1. 图片预处理管道 不要在查询时才处理图片，在索引阶段完成所有预处理：图片压缩（降低 base64 大小）、生成描述、建立索引。

2. 分级缓存

Caption 生成结果缓存（同一图片不重复生成）
CLIP 向量缓存（图片内容不变，向量不变）

3. 控制传入 LLM 的图片数量 每次传给 GPT-4o 的图片建议不超过 3 张，否则 Token 成本急剧上升（每张图约 1000-2000 Token）。

4. 相关度阈值调优 CLIP 相似度 0.25 是起点，根据你的文档类型调整。

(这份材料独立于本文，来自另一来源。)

File: config.mk
export PLATFORM = sky130hd
export DESIGN_NAME = hex_display_scan
export DESIGN_NICKNAME = d
export VERILOG_FILES = /design/src/rtl/hex_display_pkg.sv /design/src/rtl/hex_seg_decode.sv /design/src/rtl/hex_display_scan.sv
export SDC_FILE = /design/constraint.sdc
export NUM_CORES = 1
export LEC_CHECK = 0
export CAP_MARGIN = 25
export CORE_UTILIZATION = 50
export DETAILED_ROUTE_END_ITERATION = 8
export PLACE_DENSITY = 0.76
export REMOVE_ABC_BUFFERS = 1
export SKIP_CTS_REPAIR_TIMING = 1
export SLEW_MARGIN = 20
export SYNTH_ARGS = -nofsm -noshare
export SYNTH_HDL_FRONTEND = slang
export SYNTH_SLANG_ARGS = --single-unit
File: constraint.sdc
create_clock -name clk -period 2.15 [get_ports clk]
set_clock_uncertainty 0.05 [all_clocks]
set_input_delay 0.3225 -clock clk [delete_from_list [all_inputs] [get_ports clk]]
set_output_delay 0.3225 -clock clk [all_outputs]
set_load 0.02 [all_outputs]
File: src/rtl/hex_display_pkg.sv
// Shared constants for the hex display controller: segment patterns and FSM states.
package hex_display_pkg;

    localparam int SEG_W = 7;

    // Active-high patterns, bit 0 = top ... bit 6 = middle; inverted where driven.
    localparam logic [SEG_W-1:0] SEG_BLANK = 7'h00;
    localparam logic [15:0][SEG_W-1:0] SEG_HEX = {
        7'h71, 7'h79, 7'h5E, 7'h39, 7'h7C, 7'h77, 7'h6F, 7'h7F,   // F..8
        7'h07, 7'h7D, 7'h6D, 7'h66, 7'h4F, 7'h5B, 7'h06, 7'h3F    // 7..0
    };

    typedef enum logic [1:0] {IDLE, WALK, COMMIT} state_e;

endpackage

File: src/rtl/hex_seg_decode.sv
// Nibble to active-low seven-segment pattern, with forced blank.
module hex_seg_decode
    import hex_display_pkg::*;
(
    input  logic [3:0]       nibble,
    input  logic             blank,
    output logic [SEG_W-1:0] seg_n
);

    // Blank wins over the nibble value.
    always_comb seg_n = blank ? ~SEG_BLANK : ~SEG_HEX[nibble];

endmodule

File: src/rtl/hex_display_scan.sv
// Multi-digit hex display controller: handshake load, leading-zero walk, atomic commit,
// static per-digit outputs and a time-multiplexed scanned bus.
// Optional blink support is built when HEX_BLINK_EN is defined.
module hex_display_scan
    import hex_display_pkg::*;
#(
    parameter int NUM_DIGITS = 6,
    parameter int SCAN_DIV   = 1000,
    parameter int BLINK_DIV  = 25000000
) (
    input  logic                        clk,
    input  logic                        rst_n,
    input  logic                        load_valid,
    output logic                        load_ready,
    input  logic [4*NUM_DIGITS-1:0]     load_value,
    input  logic                        load_blank_lz,
    input  logic [NUM_DIGITS-1:0]       load_dp_mask,
    input  logic [NUM_DIGITS-1:0]       load_blink_mask,
    output logic [SEG_W*NUM_DIGITS-1:0] hex_n,
    output logic [SEG_W-1:0]            seg_n,
    output logic                        dp_n,
    output logic [NUM_DIGITS-1:0]       dig_en_n
);

    localparam int IDX_W = (NUM_DIGITS > 1) ? $clog2(NUM_DIGITS) : 1;
    localparam int DIV_W = $clog2(SCAN_DIV);
    localparam logic [IDX_W-1:0] IDX_LAST = IDX_W'(NUM_DIGITS - 1);
    localparam logic [DIV_W-1:0] DIV_LAST = DIV_W'(SCAN_DIV - 1);

    state_e                          state_q, state_d;
    logic [IDX_W-1:0]                walk_idx_q, walk_idx_d;
    logic                            supp_q, supp_d;
    logic                            load_ready_q, load_ready_d;
    logic [NUM_DIGITS-1:0][3:0]      sh_val_q, sh_val_d, disp_val_q, disp_val_d;
    logic [NUM_DIGITS-1:0]           sh_dp_q, sh_dp_d, disp_dp_q, disp_dp_d;
    logic [NUM_DIGITS-1:0]           sh_blank_q, sh_blank_d, disp_blank_q, disp_blank_d;
    logic [NUM_DIGITS-1:0][SEG_W-1:0] hex_n_q, hex_n_d;
    logic [DIV_W-1:0]                div_q, div_d;
    logic [IDX_W-1:0]                scan_idx_q, scan_idx_d;
    logic [SEG_W-1:0]                seg_n_q, seg_n_d, scan_seg;
    logic                            dp_n_q, dp_n_d;
    logic [NUM_DIGITS-1:0]           dig_en_n_q, dig_en_n_d;
    logic                            accept, commit;
    logic [NUM_DIGITS-1:0]           blink_off_now, blink_off_nxt;

    assign accept = (state_q == IDLE) && load_valid && load_ready_q;
    assign commit = (state_q == COMMIT);

    // Load FSM: capture into shadow, walk digits MSB-first deciding blanks, then commit.
    always_comb begin
        state_d      = state_q;
        walk_idx_d   = walk_idx_q;
        supp_d       = supp_q;
        sh_val_d     = sh_val_q;
        sh_dp_d      = sh_dp_q;
        sh_blank_d   = sh_blank_q;
        disp_val_d   = disp_val_q;
        disp_dp_d    = disp_dp_q;
        disp_blank_d = disp_blank_q;
        case (state_q)
            IDLE: begin
                if (accept) begin
                    sh_val_d   = load_value;
                    sh_dp_d    = load_dp_mask;
                    walk_idx_d = IDX_LAST;
                    supp_d     = load_blank_lz;
                    state_d    = WALK;
                end
            end
            WALK: begin
                // Digit 0 is never suppressed so an all-zero value still shows "0".
                if (supp_q && (walk_idx_q != '0) && (sh_val_q[walk_idx_q] == 4'h0)) begin
                    sh_blank_d[walk_idx_q] = 1'b1;
                end else begin
                    sh_blank_d[walk_idx_q] = 1'b0;
                    supp_d                 = 1'b0;
                end
                if (walk_idx_q == '0) state_d = COMMIT;
                else                  walk_idx_d = walk_idx_q - 1'b1;
            end
            COMMIT: begin
                disp_val_d   = sh_val_q;
                disp_dp_d    = sh_dp_q;
                disp_blank_d = sh_blank_q;
                state_d      = IDLE;
            end
            default: state_d = IDLE;
        endcase
        load_ready_d = (state_d == IDLE);
    end

    // FSM, shadow and display registers.
    always_ff @(posedge clk or negedge rst_n) begin
        if (!rst_n) begin
            state_q      <= IDLE;
            walk_idx_q   <= '0;
            supp_q       <= 1'b0;
            load_ready_q <= 1'b0;
            sh_val_q     <= '0;
            sh_dp_q      <= '0;
            sh_blank_q   <= '0;
            disp_val_q   <= '0;
            disp_dp_q    <= '0;
            disp_blank_q <= '1;
        end else begin
            state_q      <= state_d;
            walk_idx_q   <= walk_idx_d;
            supp_q       <= supp_d;
            load_ready_q <= load_ready_d;
            sh_val_q     <= sh_val_d;
            sh_dp_q      <= sh_dp_d;
            sh_blank_q   <= sh_blank_d;
            disp_val_q   <= disp_val_d;
            disp_dp_q    <= disp_dp_d;
            disp_blank_q <= disp_blank_d;
        end
    end

`ifdef HEX_BLINK_EN
    localparam int BLK_W = $clog2(BLINK_DIV);
    localparam logic [BLK_W-1:0] BLK_LAST = BLK_W'(BLINK_DIV - 1);

    logic [NUM_DIGITS-1:0] sh_blink_q, sh_blink_d, disp_blink_q, disp_blink_d;
    logic [BLK_W-1:0]      blk_cnt_q, blk_cnt_d;
    logic                  phase_q, phase_d;

    // Blink mask follows the same capture/commit path; phase toggles every BLINK_DIV clocks.
    always_comb begin
        sh_blink_d   = accept ? load_blink_mask : sh_blink_q;
        disp_blink_d = commit ? sh_blink_q : disp_blink_q;
        blk_cnt_d    = (blk_cnt_q == BLK_LAST) ? '0 : blk_cnt_q + 1'b1;
        phase_d      = (blk_cnt_q == BLK_LAST) ? ~phase_q : phase_q;
    end

    // Blink state registers; phase starts "on".
    always_ff @(posedge clk or negedge rst_n) begin
        if (!rst_n) begin
            sh_blink_q   <= '0;
            disp_blink_q <= '0;
            blk_cnt_q    <= '0;
            phase_q      <= 1'b1;
        end else begin
            sh_blink_q   <= sh_blink_d;
            disp_blink_q <= disp_blink_d;
            blk_cnt_q    <= blk_cnt_d;
            phase_q      <= phase_d;
        end
    end

    assign blink_off_now = disp_blink_q & {NUM_DIGITS{~phase_q}};
    assign blink_off_nxt = disp_blink_d & {NUM_DIGITS{~phase_d}};
`else
    logic unused_blink;
    assign unused_blink  = ^{load_blink_mask, 32'(BLINK_DIV)};
    assign blink_off_now = '0;
    assign blink_off_nxt = '0;
`endif

    // Static outputs decode the next display state so they land with the commit edge.
    for (genvar i = 0; i < NUM_DIGITS; i++) begin : g_dig
        hex_seg_decode u_dec (
            .nibble (disp_val_d[i]),
            .blank  (disp_blank_d[i] | blink_off_nxt[i]),
            .seg_n  (hex_n_d[i])
        );
    end

    hex_seg_decode u_scan_dec (
        .nibble (disp_val_q[scan_idx_q]),
        .blank  (disp_blank_q[scan_idx_q] | blink_off_now[scan_idx_q]),
        .seg_n  (scan_seg)
    );

    // Free-running scan: count 0 of each slot is an all-off anti-ghosting cycle.
    always_comb begin
        div_d      = (div_q == DIV_LAST) ? '0 : div_q + 1'b1;
        scan_idx_d = scan_idx_q;
        if (div_q == DIV_LAST) scan_idx_d = (scan_idx_q == IDX_LAST) ? '0 : scan_idx_q + 1'b1;
        seg_n_d    = '1;
        dp_n_d     = 1'b1;
        dig_en_n_d = '1;
        if (div_q != '0) begin
            dig_en_n_d = ~(NUM_DIGITS'(1) << scan_idx_q);
            seg_n_d    = scan_seg;
            dp_n_d     = ~(disp_dp_q[scan_idx_q] & ~blink_off_now[scan_idx_q]);
        end
    end

    // Output and scan registers.
    always_ff @(posedge clk or negedge rst_n) begin
        if (!rst_n) begin
            hex_n_q    <= '1;
            div_q      <= '0;
            scan_idx_q <= '0;
            seg_n_q    <= '1;
            dp_n_q     <= 1'b1;
            dig_en_n_q <= '1;
        end else begin
            hex_n_q    <= hex_n_d;
            div_q      <= div_d;
            scan_idx_q <= scan_idx_d;
            seg_n_q    <= seg_n_d;
            dp_n_q     <= dp_n_d;
            dig_en_n_q <= dig_en_n_d;
        end
    end

    assign load_ready = load_ready_q;
    assign hex_n      = hex_n_q;
    assign seg_n      = seg_n_q;
    assign dp_n       = dp_n_q;
    assign dig_en_n   = dig_en_n_q;

endmodule

==> impl_metrics.yaml, run 1 <==
routing:
  drtAntennaViolNets: 0
  via_per_inst: 5.75
  drt_wl_total_mm: 17.2
  drtIter0Drc: 477
  wire_per_inst_um: 17.7
  drc_errors: 0
  dr.pass1.iters: 6
  vias: 5603
setup_path:
  cp_slowest_cell: "dfrtp_1"
  reg2reg_from: "scan_idx_q[2]$_DFFE_PN0N_"
  worstPathArrival_ns: 2.43
  path_cells: "mux2_2 > a222oi_1 > buf_4 > buf_4 > or2b_1 > o22ai_1 > o21ai_1"
  cp_max_fo: 7
  crit_family: "compound AO/OA/AOI/OAI gates"
  cpMostUsedCell: "buf_4"
  crit_start: "scan_idx_q[2]$_DFFE_PN0N_"
  crit_required_ns: 2.45
  path_class: "reg -> reg"
  critPathBufInv: 2
  end_kind: "flip-flop"
  start_kind: "flip-flop"
  max_stage_delay_ns: 0.49
placement:
  gp_congestion: 0.972
  dp_slack_ns: 0.0144
  dp_hpwl_mm: 12.1
  io_buffers: 90
  placedInstanceArea_sq_um: 8780
global_routing:
  grt_use_total_pct: 23.1
  antenna_found_initial: 0
  grt_pass1_wl_mm: 28.2
  busiest_layer: "met2"
  overflow: 0
  grt_pass1_vias: 5596
  use_met2_pct: 37.7
  gr-usage-met3_pct: 5.65
  grt_start_max_net_pins: 63
  grt_use_met1_pct: 28.6
die:
  die_h_um: 124
  start_util_pct: 51.4
  rows: 44
  die_w_um: 124
  core_sq_um: 14500
  io-pin-count: 97
  die-area_sq_um: 15400
clock_network:
  h-tree-depth: 4
  cts-root-buf: "clkbuf_16"
  cts_tree: "built"
  insertion_delay_ns: 0.43
  cts_buffers: 17
  clock_path_buffers: 2
  cts.sinks: 148
  clk_pin_slew_worst_paths_ns: 0.06
sta:
  min_period_ns: 2.13
  period_share_pct: 99.1
  drv_slew: 0
  slew_headroom_pct: 51.5
  setup_viol: 0
  hold_violations: 0
  fmaxAchievable_mhz: 470
  worstMarginPinSlew_ns: 0.707
  setup_slack_ns: 0.0202
layout:
  layout.nets: 847
  syn2layout_area_growth_pct: 28.1
  n_antenna_cell: 0
  fin_area_sq_um: 9570
  final_layout_size_suffix_gt1_share_pct: 31.4
synth:
  synth_top_flop_cell: "dfrtp_1"
  yosysWarnings: 0
  synth_edf_count: 0
  synth_cells: 642
  synth_seq_cells: 148
  seq_area_frac_synth_pct: 50.6
  synth_area_sq_um: 7470
  async_flop_share_pct: 100
  avgSynthCellArea_sq_um: 11.6
  ys_types: 68
power_and_ir_drop:
  powerDensity_nw_per_um2: 1580
  peakVddDrop_v: 0.000945
  p_leak_nw: 4.16
run:
  drv_cap: 0
min_path:
  worstHoldPathType: "in -> async"
status:
  outcome: "completed"
report_power, final:
part	switching (mW)	internal, mW	total (mW)
logic	3.75	3.24	6.99
registers	0.823	4.23	5.05
clock network	1.15	1.92	3.07
path summary, 6_finish.rpt:
kind	slack, ns	cells past startpoint	to
max	0.02	7	seg_n[0]$_DFF_PN1_
max in group asynchronous	0.95	3	hex_n[2]$_DFF_PN1_
min reg2reg	0.43	1	div_q[0]$_DFF_PN0_
min in group clk	0.43	1	div_q[0]$_DFF_PN0_
max reg2reg	0.02	7	seg_n[0]$_DFF_PN1_
min	0.34	2	div_q[1]$_DFF_PN0_
cell usage after synthesis, drive strengths merged, types with 2 or more instances:
cell / instances / area (sq um)
o311ai: 5 / 43.8
a222oi: 2 / 20.0
or4: 2 / 15.0
nand4: 2 / 12.5
nand2b: 6 / 37.5
and2: 4 / 25.0
dfstp: 62 / 1630
or3: 4 / 25.0
inv: 44 / 165
mux2: 56 / 631
xor2: 6 / 52.6
or2b: 2 / 15.0
o21ai: 20 / 104
ha: 29 / 363
nor2: 46 / 178
o221ai: 17 / 149
nand2: 58 / 220
nor2b: 6 / 37.5
nand3b: 2 / 15.0
o22ai: 5 / 31.3
a31oi: 2 / 12.5
a21oi: 31 / 155
a221oi: 3 / 26.3
nor3: 14 / 75.1
nor4: 8 / 50.1
buf: 18 / 131
o211ai: 14 / 105
clkbuf: 3 / 11.3
xnor2: 3 / 26.3
mux2i: 40 / 612
dfrtp: 86 / 2150
and3b: 2 / 17.5
o311a: 4 / 40.0
nand3: 15 / 75.1
mux4: 2 / 45.0
registers in the layout, indices dropped and copies added, names as in the netlist, named ones only:
register and cells:
dig_en_n 6, disp_blank_q 6, disp_dp_q 6, disp_val_q 24, div_q 10, dp_n 1
hex_n 42, load_ready 1, scan_idx_q 3, seg_n 7, sh_dp_q 6, sh_val_q 24
state_q 2, supp_q 1, walk_idx_q 3
cell usage in the layout, fill, tap and decap left out, drive strengths merged, types with 3 or more instances in the layout:
cell,count
a21oi,31
dfrtp,86
nand2b,6
xnor2,3
o311ai,5
bufinv,3
dfstp,62
o22ai,5
clkinv,3
o21ai,20
nor2b,6
o211ai,14
clkdlybuf4s50,89
a221oi,3
o311a,4
nor2,46
or3,4
clkbuf,21
o221ai,17
mux2,56
buf,47
clkinvlp,3
xor2,6
and2,4
mux2i,40
nor3,14
ha,29
nand3,15
nor4,8
inv,46
nand2,58
per-layer routing:
| metal | share of wire (%) | vias up | routed length (um) |
|---|---|---|---|
| li1 | - | 2576 | - |
| met1 | 41 | 2781 | 7040 |
| met2 | 51 | 200 | 8730 |
| met3 | 5.5 | 46 | 941 |
| met4 | 3.0 | 0 | 520 |
| met5 | 0 | - | 0 |
cell type report:
type | instances | area [sq um]
sequential | 148 | 3780
timing repair buffer | 138 | 1350
clock buffer | 21 | 470
clock inverter | 11 | 149
inverter | 44 | 165
multi-input combinational | 429 | 3420
fill | 1071 | 4960
tap | 184 | 230
cell families after synthesis:
logic type | share of synthesized area (%)
simple gates | 11.4
flops | 50.6
compound gates | 10.7
mux | 17.2
buf+inv | 4.12
fa+ha+maj | 4.86
xor+xnor | 1.05
stage by stage:
step | util (%) | instances | hold slack, ns | TNS [ns] | power [mW]
after CTS | 64.7 | 960 | -0.230 | 0 | 14.9
after global placement | 60.4 | 928 | 0.233 | 0 | 11.3
after global routing | 65.9 | 975 | 0.384 | -0.172 | 16.0
final | 65.9 | 975 | 0.344 | 0 | 15.1
after floorplan | - | 621 | -0.0231 | -151.15 | 9.38
after detailed placement | 60.4 | 928 | 0.239 | 0 | 11.7
worst reg2reg max path, stage by stage (launching register included):
cell	delay, ns
dfrtp_1	0.49
mux2_2	0.39
a222oi_1	0.35
buf_4	0.18
buf_4	0.13
or2b_1	0.22
o22ai_1	0.15
o21ai_1	0.09
Note: power is estimated with default switching activity, not from simulation.
==> run 2, diff against run 1 <==
==> constraint.sdc (replaced) <==
create_clock -name clk -period 1.85 [get_ports clk]
set_clock_uncertainty 0.05 [all_clocks]
set_input_delay 0.2775 -clock clk [delete_from_list [all_inputs] [get_ports clk]]
set_output_delay 0.2775 -clock clk [all_outputs]
set_load 0.02 [all_outputs]
==> run 2 against run 1 <==
The run now ends with negative setup slack left. Sequential power increased by 17%. Hold slack got worse by 0.096 ns. Via count increased by 11%. Global-route usage increased by 0.93 points. Fmax increased by 1.1%. Clock power increased by 6%. Sequential share of layout area decreased by 5.8 points. Worst setup slack got worse by 0.28 ns. Die area unchanged. First-iteration DRC count increased by 25%. Cell area increased by 17%. Wire length increased by 30%. Largest cell class is now multi-input gates. Largest power group unchanged. Highest routed layer unchanged.
==> impl_metrics.yaml, run 2 (same netlist as run 1, synthesis figures left out) <==
die:
  die-area_sq_um: 15400
  start_util_pct: 51.4
  die_h_um: 124
  rows: 44
  io-pin-count: 97
  die_w_um: 124
  core_sq_um: 14500
global_routing:
  antenna_found_initial: 0
  grt_pass1_vias: 5866
  grt_start_max_net_pins: 43
  grt_use_total_pct: 24.0
  grt_pass1_wl_mm: 29.5
  overflow: 0
layout:
  final_cell_mix: "buf_4 (107), dfrtp_1 (84), dfstp_2 (62), dlymetal6s2s_1 (56), nand2_1 (50)"
  final_layout_size_suffix_gt1_share_pct: 49.2
  fin_area_sq_um: 11200
  fillers: 792
  regArea_sq_um: 3780
  multiInputGateArea_sq_um: 4010
  syn2layout_area_growth_pct: 50.0
  layout.nets: 949
  fin_cells: 1077
  n_antenna_cell: 0
  largest_register_ffs: 42
  mostFrequentLayoutCell: "buf_4"
clock_network:
  cts_tree: "built"
  clk_pin_slew_worst_paths_ns: 0.06
  h-tree-depth: 4
  clock_path_buffers: 2
  cts_buffers: 17
  cts.sinks: 148
  cts-root-buf: "clkbuf_16"
  insertion_delay_ns: 0.43
routing:
  drtAntennaViolNets: 0
  drt_wl_total_mm: 22.3
  drtIter0Drc: 596
  via_per_inst: 5.79
  vias: 6240
  drc_errors: 0
  dr.pass1.iters: 5
  wire_per_inst_um: 20.7
sta:
  setup_viol: 29
  fmaxAchievable_mhz: 475
  slew_headroom_pct: 67.5
  worstMarginPinSlew_ns: 0.483
  hold_violations: 0
  fin_setup_tns_ns: -2.84
  min_period_ns: 2.11
  setup_slack_ns: -0.256
  period_share_pct: 114
  whs_ns: 0.247
  drv_slew: 0
  rsz0062_at_grt: "yes"
status:
  violations: "negative setup slack"
  outcome: "finished with violations"
setup_path:
  worstPathArrival_ns: 2.43
  max_stage_delay_ns: 0.45
  path_cells: "buf_12 > mux2i_1 > nor3_1 > nor3_2 > buf_4 > ha_1 > inv_1 > mux2i_1 > a22o_1 > nand2_1"
  reg2regPathDepth: 10
  cp_slowest_cell: "dfrtp_2"
  end_kind: "flip-flop"
  cpMostUsedCell: "mux2i_1"
  path_class: "reg -> reg"
  crit_required_ns: 2.18
  start_kind: "flip-flop"
  cp_max_fo: 6
run:
  drv_cap: 0
placement:
  placedCellCount: 1002
  placedInstanceArea_sq_um: 9350
  dp_hpwl_mm: 13.3
  io_buffers: 90
  gp_congestion: 0.987
min_path:
  worstHoldPathType: "in -> async"
power_and_ir_drop:
  peakVddDrop_v: 0.00115
  power_mw: 20.9
  p_leak_nw: 5.45
  powerDensity_nw_per_um2: 1860
run 2: cell count changes in the layout (fill, tap and decap cells not counted), moves of 11 or more:
| cell | before | now |
|---|---|---|
| buf_4 | 38 | 107 |
| clkdlybuf4s50_1 | 89 | 33 |
| dlymetal6s2s_1 | 0 | 56 |
| buf_6 | 3 | 25 |
| ha_1 | 28 | 11 |
| a21oi_1 | 31 | 19 |
| nor2_1 | 43 | 31 |
| a21oi_2 | 0 | 11 |
| ha_4 | 0 | 11 |
run 2: layer usage:
metal | GRT usage [%] | wire, um
met1 | 30.3 | 8470
met2 | 40.3 | 11700
met5 | 0 | 0
met4 | 9.71 | 827
met3 | 4.66 | 1330
run 2: final timing paths:
check,slack (ns),end,start
max in group asynchronous,0.86,disp_blank_q[3]$_DFF_PN1_,rst_n
min in group clk,0.41,sh_val_q[11]$_DFFE_PN0P_,load_value[11]
worst max register to register,-0.26,seg_n[3]$_DFF_PN1_,scan_idx_q[0]$_DFFE_PN0N_
worst max-delay path,-0.26,seg_n[3]$_DFF_PN1_,scan_idx_q[0]$_DFFE_PN0N_
worst min register to register,0.44,div_q[0]$_DFF_PN0_,div_q[0]$_DFF_PN0_
worst min-delay path,0.25,scan_idx_q[1]$_DFFE_PN0N_,rst_n
run 2: layout make-up:
type	instances	area share (%)
Sequential cell	148	33.7
Timing Repair inverter	1	0.0670
Inverter	44	1.84
Multi-Input combinational cell	430	35.7
Clock inverter	11	0.759
Clock buffer	21	4.11
Timing Repair Buffer	238	21.7
Tap cell	184	2.05
run 2: stage by stage:
step	setup WS, ns	util, %
global route	-0.328	77.1
finish	-0.256	77.1
detailed placement	-0.200	64.4
floorplan	-2.13	-
CTS	-0.216	68.1
global placement	-0.156	64.4
run 2: worst max-delay path, delay by kind of cell, from the launching register on:
kind / cells / cell delay (ns)
DFF: 1 / 0.45
adders and majority gates: 1 / 0.27
buffers and inverters: 3 / 0.40
and+or+nand+nor: 3 / 0.42
AOI/OAI and AO/OA: 1 / 0.23
muxes: 2 / 0.21
run 2: report_power, final:
| part | leakage [nW] | internal [mW] | switching [mW] |
|---|---|---|---|
| logic | 3.46 | 5.75 | 6.02 |
| clock network | 0.272 | 1.90 | 1.35 |
| registers | 1.72 | 4.91 | 0.986 |
| total | 5.45 | 12.6 | 8.35 |
==> variant 1: new RTL, flow settings as in run 2 <==
Change the parameter `SCAN_DIV` from 1000 to 2000.
--- a/src/rtl/hex_display_scan.sv
+++ b/src/rtl/hex_display_scan.sv
@@ -6,5 +6,5 @@
 #(
     parameter int NUM_DIGITS = 6,
-    parameter int SCAN_DIV   = 1000,
+    parameter int SCAN_DIV   = 2000,
     parameter int BLINK_DIV  = 25000000
 ) (
Check against the original RTL: same outputs for any inputs over 10 cycles, from zero or initial values and one cycle with rst_n low; that may be too few to reach the edited logic, so the function may still have changed.
==> variant 1 against run 2 <==
- the run ends with DRC, setup timing left
- first-iteration DRC count rose by 3.4%
- critical path depth decreased by 4
- clock power up 19%
- area after synthesis is 2.2% higher
- sequential cell count up 1
- design area increased by 1.1%
- count of clock-buffer cells in the layout increased by 1
- wire length rose by 6.7%
- synthesized cell count is 1.7% higher
- non-clock buffer count shrank 27
- total power up 5.9%
- sequential power increased by 4.2%
- worst setup slack improved by 0.040 ns
- final cell count decreased by 1.3%
- critical endpoint is now seg_n[0]$_DFF_PN1_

技术图表建议 0.3+，照片类 0.2 即可。

总结

Multimodal RAG 的工程核心是三个分工：

解析层：用 Unstructured 等工具把文档拆成文本块和图片块
索引层：文本用 BGE 等文本嵌入，图片用 CLIP 多模态嵌入，分别建索引
回答层：混合检索后，把图片和文字一起传给 GPT-4o 等多模态 LLM

当你的业务中有大量图文混合文档（产品手册、技术文档、研究报告），这套架构能显著提升检索质量，让 RAG 系统真正"看懂"这些内容。